Targeting tumor-intrinsic CDK1/Cyclin B1 complex improves responses to immunotherapy in pancreatic cancer.

Immunotherapies, especially immune checkpoint blockade, has achieved considerable success in multiple cancers; however, patients with "cold tumors", in particular pancreatic cancer, rarely respond, largely due to insufficient T cell activation and infiltration within the tumor microenvironment (TME). To understand the mechanisms whereby tumor cells regulate T cell activation, we conducted an in vivo CRISPR-Cas9 screen, and identified the CDK1/Cyclin B1 complex as a previously unrecognized tumor-intrinsic driver of immune evasion in pancreatic cancer. Genetic ablation or pharmacological inhibition of the CDK1/Cyclin B1 complex induced a T cell-inflamed TME, which synergized with PD-1 blockade to suppress tumor growth.
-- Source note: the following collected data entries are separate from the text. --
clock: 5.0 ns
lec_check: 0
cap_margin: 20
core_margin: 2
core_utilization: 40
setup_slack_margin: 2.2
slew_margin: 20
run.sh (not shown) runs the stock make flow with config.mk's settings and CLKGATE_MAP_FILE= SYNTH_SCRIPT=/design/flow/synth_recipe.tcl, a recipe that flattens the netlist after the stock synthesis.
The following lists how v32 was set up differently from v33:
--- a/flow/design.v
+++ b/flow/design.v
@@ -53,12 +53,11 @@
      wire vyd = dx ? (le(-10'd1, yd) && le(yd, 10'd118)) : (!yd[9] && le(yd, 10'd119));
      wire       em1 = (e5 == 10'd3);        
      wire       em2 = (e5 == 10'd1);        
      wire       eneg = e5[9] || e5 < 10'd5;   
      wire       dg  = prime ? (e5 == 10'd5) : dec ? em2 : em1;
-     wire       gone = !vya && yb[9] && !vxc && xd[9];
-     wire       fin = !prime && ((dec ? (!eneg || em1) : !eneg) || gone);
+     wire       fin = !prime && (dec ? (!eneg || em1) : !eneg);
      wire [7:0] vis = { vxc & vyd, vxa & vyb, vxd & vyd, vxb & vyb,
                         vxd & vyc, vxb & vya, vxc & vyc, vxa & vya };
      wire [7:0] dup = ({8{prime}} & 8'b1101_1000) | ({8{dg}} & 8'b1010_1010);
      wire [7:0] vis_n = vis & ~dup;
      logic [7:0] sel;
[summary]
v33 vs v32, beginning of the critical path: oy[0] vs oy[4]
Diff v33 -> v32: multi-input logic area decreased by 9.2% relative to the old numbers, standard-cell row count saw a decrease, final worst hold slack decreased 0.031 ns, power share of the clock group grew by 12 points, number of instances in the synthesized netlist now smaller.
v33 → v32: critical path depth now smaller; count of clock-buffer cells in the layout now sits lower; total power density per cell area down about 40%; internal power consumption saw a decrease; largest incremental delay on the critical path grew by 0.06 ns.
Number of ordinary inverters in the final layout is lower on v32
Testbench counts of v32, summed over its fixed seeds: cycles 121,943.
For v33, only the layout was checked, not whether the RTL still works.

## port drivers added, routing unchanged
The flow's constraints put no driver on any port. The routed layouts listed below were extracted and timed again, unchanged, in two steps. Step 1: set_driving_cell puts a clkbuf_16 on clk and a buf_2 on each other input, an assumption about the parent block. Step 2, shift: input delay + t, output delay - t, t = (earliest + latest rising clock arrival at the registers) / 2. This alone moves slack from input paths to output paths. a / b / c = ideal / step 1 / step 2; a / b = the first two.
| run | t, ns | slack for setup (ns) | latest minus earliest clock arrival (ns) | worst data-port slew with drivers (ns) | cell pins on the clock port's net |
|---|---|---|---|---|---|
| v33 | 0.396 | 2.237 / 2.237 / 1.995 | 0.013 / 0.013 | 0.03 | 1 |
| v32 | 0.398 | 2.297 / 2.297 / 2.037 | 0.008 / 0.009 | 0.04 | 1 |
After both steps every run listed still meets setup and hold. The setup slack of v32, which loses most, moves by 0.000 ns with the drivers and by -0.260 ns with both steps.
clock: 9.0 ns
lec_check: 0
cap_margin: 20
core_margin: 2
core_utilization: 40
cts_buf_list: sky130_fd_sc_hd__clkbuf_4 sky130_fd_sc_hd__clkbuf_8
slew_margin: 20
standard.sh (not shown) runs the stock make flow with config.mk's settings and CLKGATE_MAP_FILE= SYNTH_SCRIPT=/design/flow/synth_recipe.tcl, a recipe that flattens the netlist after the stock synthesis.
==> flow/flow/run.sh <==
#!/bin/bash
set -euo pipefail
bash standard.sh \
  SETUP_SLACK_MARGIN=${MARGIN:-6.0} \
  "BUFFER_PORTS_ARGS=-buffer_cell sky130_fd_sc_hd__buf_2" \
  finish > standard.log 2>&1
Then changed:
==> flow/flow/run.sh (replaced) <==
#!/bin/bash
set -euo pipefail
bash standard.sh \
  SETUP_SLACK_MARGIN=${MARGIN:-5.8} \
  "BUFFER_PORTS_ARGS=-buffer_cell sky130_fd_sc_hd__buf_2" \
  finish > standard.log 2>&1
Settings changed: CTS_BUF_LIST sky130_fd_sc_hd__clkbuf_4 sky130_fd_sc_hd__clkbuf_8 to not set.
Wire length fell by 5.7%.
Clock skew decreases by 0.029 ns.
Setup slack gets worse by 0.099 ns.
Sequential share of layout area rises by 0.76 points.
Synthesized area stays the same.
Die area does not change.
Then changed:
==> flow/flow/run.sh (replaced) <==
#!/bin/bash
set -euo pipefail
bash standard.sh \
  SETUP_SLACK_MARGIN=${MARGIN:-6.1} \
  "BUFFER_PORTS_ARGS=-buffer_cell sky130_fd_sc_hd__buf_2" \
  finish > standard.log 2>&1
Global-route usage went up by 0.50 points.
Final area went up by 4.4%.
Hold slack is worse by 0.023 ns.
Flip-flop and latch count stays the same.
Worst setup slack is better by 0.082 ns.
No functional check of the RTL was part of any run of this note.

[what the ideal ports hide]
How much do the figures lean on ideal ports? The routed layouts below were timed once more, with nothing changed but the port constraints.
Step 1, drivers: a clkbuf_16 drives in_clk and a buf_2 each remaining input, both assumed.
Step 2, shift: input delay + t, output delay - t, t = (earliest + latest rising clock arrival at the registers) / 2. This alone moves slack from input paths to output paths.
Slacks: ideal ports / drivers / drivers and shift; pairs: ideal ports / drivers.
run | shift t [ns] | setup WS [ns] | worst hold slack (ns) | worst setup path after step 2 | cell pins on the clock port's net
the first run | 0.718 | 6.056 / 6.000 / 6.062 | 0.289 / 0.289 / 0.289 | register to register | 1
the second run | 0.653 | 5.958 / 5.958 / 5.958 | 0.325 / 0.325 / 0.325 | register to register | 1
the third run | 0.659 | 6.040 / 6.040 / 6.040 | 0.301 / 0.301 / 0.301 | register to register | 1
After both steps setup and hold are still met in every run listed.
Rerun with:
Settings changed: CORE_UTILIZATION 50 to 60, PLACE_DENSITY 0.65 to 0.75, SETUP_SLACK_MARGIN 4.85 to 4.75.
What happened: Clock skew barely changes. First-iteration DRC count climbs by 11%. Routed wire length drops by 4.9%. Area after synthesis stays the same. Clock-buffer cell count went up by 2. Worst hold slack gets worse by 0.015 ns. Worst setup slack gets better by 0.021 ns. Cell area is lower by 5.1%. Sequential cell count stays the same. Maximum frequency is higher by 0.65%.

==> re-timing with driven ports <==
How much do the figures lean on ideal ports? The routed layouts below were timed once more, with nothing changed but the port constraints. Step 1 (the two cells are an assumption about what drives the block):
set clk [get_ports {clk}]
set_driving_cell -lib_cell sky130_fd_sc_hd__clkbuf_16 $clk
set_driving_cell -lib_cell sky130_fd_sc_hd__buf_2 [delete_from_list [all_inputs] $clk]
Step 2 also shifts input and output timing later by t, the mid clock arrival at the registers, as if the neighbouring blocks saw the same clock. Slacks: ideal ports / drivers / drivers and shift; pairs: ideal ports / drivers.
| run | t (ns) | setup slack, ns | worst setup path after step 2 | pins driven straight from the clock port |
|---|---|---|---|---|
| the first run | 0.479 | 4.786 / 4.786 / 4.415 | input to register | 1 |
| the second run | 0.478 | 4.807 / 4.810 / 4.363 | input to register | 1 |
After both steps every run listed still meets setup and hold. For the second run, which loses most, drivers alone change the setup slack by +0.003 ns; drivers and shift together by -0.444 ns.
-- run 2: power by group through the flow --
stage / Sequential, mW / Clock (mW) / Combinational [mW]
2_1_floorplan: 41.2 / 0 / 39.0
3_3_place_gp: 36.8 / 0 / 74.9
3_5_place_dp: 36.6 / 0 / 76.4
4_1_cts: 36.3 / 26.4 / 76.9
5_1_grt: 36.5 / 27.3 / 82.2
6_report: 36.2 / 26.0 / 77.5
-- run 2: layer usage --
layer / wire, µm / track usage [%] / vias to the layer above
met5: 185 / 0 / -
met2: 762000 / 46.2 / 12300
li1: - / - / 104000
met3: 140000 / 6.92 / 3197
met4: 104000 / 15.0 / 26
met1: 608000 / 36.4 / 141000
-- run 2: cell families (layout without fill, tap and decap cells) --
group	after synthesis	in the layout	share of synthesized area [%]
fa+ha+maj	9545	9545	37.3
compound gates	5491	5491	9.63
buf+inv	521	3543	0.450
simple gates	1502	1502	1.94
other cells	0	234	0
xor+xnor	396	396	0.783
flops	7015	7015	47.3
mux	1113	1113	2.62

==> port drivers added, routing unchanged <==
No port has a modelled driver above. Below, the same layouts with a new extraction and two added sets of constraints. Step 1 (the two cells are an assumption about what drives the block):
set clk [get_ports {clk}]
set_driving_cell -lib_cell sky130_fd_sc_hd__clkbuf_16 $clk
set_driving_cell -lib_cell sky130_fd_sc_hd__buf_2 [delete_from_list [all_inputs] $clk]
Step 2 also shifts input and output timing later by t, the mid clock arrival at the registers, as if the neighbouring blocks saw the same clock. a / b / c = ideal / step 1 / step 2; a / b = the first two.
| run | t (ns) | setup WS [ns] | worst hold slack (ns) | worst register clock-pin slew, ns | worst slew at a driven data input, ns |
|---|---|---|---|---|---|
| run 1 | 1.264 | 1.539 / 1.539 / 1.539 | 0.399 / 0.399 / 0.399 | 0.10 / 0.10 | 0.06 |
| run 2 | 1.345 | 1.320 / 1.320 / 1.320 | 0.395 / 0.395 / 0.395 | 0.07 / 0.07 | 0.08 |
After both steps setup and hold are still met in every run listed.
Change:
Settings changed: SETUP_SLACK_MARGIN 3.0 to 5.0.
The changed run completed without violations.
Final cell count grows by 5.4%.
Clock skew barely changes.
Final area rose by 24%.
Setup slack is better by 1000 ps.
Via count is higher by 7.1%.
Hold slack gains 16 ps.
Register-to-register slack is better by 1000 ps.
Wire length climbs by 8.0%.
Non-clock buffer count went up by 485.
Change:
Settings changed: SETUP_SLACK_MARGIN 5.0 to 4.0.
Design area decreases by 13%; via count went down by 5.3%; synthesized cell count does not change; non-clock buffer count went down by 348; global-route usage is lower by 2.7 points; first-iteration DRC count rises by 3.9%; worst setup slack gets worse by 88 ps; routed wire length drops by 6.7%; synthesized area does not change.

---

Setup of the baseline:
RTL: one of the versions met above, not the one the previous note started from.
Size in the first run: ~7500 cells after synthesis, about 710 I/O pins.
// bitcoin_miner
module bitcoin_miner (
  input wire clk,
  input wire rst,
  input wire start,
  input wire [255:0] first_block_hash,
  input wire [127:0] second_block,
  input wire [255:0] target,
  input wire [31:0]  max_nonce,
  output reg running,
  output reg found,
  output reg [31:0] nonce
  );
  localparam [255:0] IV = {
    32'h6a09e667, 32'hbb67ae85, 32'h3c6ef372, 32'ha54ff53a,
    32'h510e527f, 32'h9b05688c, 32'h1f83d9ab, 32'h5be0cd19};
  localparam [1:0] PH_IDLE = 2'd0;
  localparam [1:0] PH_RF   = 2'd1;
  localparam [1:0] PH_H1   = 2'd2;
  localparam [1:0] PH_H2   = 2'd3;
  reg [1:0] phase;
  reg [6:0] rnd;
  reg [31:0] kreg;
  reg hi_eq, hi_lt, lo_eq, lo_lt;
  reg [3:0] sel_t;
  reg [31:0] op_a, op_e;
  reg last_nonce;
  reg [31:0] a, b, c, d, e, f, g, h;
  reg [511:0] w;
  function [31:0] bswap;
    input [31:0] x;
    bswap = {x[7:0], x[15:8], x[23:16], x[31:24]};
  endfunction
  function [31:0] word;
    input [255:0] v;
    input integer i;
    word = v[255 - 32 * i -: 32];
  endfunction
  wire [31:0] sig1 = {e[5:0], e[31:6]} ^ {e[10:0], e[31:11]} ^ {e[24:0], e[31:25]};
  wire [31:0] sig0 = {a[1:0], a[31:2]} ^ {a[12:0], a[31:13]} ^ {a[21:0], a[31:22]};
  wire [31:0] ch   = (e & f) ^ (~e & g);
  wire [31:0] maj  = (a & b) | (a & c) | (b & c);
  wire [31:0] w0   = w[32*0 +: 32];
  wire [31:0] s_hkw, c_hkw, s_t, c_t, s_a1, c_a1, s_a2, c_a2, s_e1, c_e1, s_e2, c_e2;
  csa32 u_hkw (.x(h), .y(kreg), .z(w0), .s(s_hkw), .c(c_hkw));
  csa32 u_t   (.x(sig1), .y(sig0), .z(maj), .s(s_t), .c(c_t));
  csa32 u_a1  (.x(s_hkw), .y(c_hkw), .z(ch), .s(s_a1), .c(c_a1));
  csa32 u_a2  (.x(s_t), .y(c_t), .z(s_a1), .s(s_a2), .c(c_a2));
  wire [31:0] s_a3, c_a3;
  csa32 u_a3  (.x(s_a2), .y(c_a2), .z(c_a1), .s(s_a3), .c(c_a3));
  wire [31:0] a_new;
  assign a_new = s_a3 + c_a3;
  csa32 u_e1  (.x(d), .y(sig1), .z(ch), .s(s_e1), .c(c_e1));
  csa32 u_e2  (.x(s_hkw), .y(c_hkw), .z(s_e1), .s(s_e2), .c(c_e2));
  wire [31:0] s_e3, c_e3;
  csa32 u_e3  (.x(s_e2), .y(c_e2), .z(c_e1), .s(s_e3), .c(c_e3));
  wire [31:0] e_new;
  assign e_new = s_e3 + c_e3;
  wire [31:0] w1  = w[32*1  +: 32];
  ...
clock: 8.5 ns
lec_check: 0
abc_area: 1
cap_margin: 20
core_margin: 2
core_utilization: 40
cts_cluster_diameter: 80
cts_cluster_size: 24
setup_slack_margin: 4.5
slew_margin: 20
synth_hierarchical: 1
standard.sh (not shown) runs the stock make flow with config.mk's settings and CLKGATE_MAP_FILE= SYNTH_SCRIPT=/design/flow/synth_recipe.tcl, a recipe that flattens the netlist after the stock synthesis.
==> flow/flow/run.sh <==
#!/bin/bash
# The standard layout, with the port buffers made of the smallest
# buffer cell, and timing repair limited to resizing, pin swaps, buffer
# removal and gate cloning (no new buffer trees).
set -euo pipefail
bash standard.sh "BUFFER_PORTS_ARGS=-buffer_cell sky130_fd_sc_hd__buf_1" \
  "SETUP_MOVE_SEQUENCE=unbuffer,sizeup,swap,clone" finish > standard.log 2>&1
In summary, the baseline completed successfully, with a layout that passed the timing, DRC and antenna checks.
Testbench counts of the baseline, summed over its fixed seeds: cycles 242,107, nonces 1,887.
From an optimization exercise on the open Yosys and OpenROAD flow, aimed at small area and a short achievable clock period; shortcuts taken in it are not production practice.
In this exercise RTL edits were held to simulation tests only and were not proved equivalent to the original.

==> inputs of wip/ember <==
## TopProcessor
module TopProcessor(Clk, Reset, InstrAddr, Instruction, DataAddr, DataWData, MemWrite, MemRead, DataRData, WriteData);
clock: 24.0 ns
lec_check: 0
cap_margin: 10
core_margin: 2
core_utilization: 55
cts_cluster_diameter: 90
cts_cluster_size: 24
setup_slack_margin: 5
slew_margin: 10
synth_hierarchical: 1
standard.sh (not shown) runs the stock make flow with config.mk's settings and CLKGATE_MAP_FILE= SYNTH_SCRIPT=/design/flow/synth_recipe.tcl, a recipe that flattens the netlist after the stock synthesis.
==> flow/flow/run.sh <==
#!/bin/bash
# Own layout flow: the standard synthesis unchanged, then ORFS from
# floorplan to finish with four knobs the flow settings cannot reach:
#  - a larger setup margin for the timing repair steps,
#  - repair of the worst path only (no total-negative-slack repair),
#  - buf_2 cells as the port buffers,
#  - sizing not held to the same cell footprint.
# Each step's full output goes to its own log in this folder.
set -euo pipefail
MARGIN=7.5
bash standard.sh synth > synth.log 2>&1
sed -e "s|\"\${@:-finish}\"|SETUP_SLACK_MARGIN=$MARGIN TNS_END_PERCENT=0 MATCH_CELL_FOOTPRINT=0 BUFFER_PORTS_ARGS='-buffer_cell sky130_fd_sc_hd__buf_2' \"\${@:-finish}\"|" standard.sh > layout.sh
bash layout.sh > layout.log 2>&1
==> wip/quartz (differences from wip/ember) <==
==> flow/flow/run.sh (replaced) <==
#!/bin/bash
# Own layout flow: the standard synthesis unchanged, then ORFS from
# floorplan to finish with four knobs the flow settings cannot reach:
#  - a larger setup margin for the timing repair steps,
#  - repair of the worst path only (no total-negative-slack repair),
#  - buf_1 cells as the port buffers,
#  - sizing not held to the same cell footprint.
# Each step's full output goes to its own log in this folder.
set -euo pipefail
MARGIN=8.5
bash standard.sh synth > synth.log 2>&1
sed -e "s|\"\${@:-finish}\"|SETUP_SLACK_MARGIN=$MARGIN TNS_END_PERCENT=0 MATCH_CELL_FOOTPRINT=0 BUFFER_PORTS_ARGS='-buffer_cell sky130_fd_sc_hd__buf_1' \"\${@:-finish}\"|" standard.sh > layout.sh
bash layout.sh > layout.log 2>&1
--- a/flow/config.mk
+++ b/flow/config.mk
@@ -9,5 +9,5 @@
 export CORE_MARGIN = 2
-export CORE_UTILIZATION = 55
-export CTS_CLUSTER_DIAMETER = 90
-export CTS_CLUSTER_SIZE = 24
+export CORE_UTILIZATION = 62
+export CTS_CLUSTER_DIAMETER = 80
+export CTS_CLUSTER_SIZE = 20
 export SETUP_SLACK_MARGIN = 5
==> wip/sierra (differences from wip/ember) <==
--- a/flow/flow/run.sh
+++ b/flow/flow/run.sh
@@ -9,3 +9,3 @@
 set -euo pipefail
-MARGIN=7.5
+MARGIN=7.2
 bash standard.sh synth > synth.log 2>&1
--- a/flow/config.mk
+++ b/flow/config.mk
@@ -10,4 +10,4 @@
 export CORE_UTILIZATION = 55
-export CTS_CLUSTER_DIAMETER = 90
-export CTS_CLUSTER_SIZE = 24
+export CTS_CLUSTER_DIAMETER = 80
+export CTS_CLUSTER_SIZE = 20
 export SETUP_SLACK_MARGIN = 5
==> notes <==
wip/sierra finished with timing, DRC and antenna clean. wip/quartz completed without violations. wip/ember ran to the end with no violations. Register-to-register slack: wip/sierra < wip/quartz < wip/ember. The lowest count of clock-buffer cells in the layout belongs to wip/ember, the highest to wip/sierra. Via count, highest first: wip/ember, wip/quartz, wip/sierra. In first-iteration DRC count, wip/sierra and wip/ember hardly differ. In sequential cell count, wip/ember and wip/quartz do not differ. The highest non-clock buffer count belongs to wip/ember, the lowest to wip/quartz.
Mechanistically, loss of Ccnb1 reduced phosphorylation of the retinoblastoma protein (Rb) at S249/T252 residues, and restored NF-κB activity, which elevated the production of granulocyte-macrophage colony-stimulating factor (GM-CSF), and promoted the recruitment and activation of conventional type 1 dendritic cells. Collectively, these findings uncover the CDK1/Cyclin B1 complex involved in tumor immune evasion and provide a compelling rationale for combining CDK1/Cyclin B1 inhibition with PD-1 blockade in the treatment of pancreatic cancer.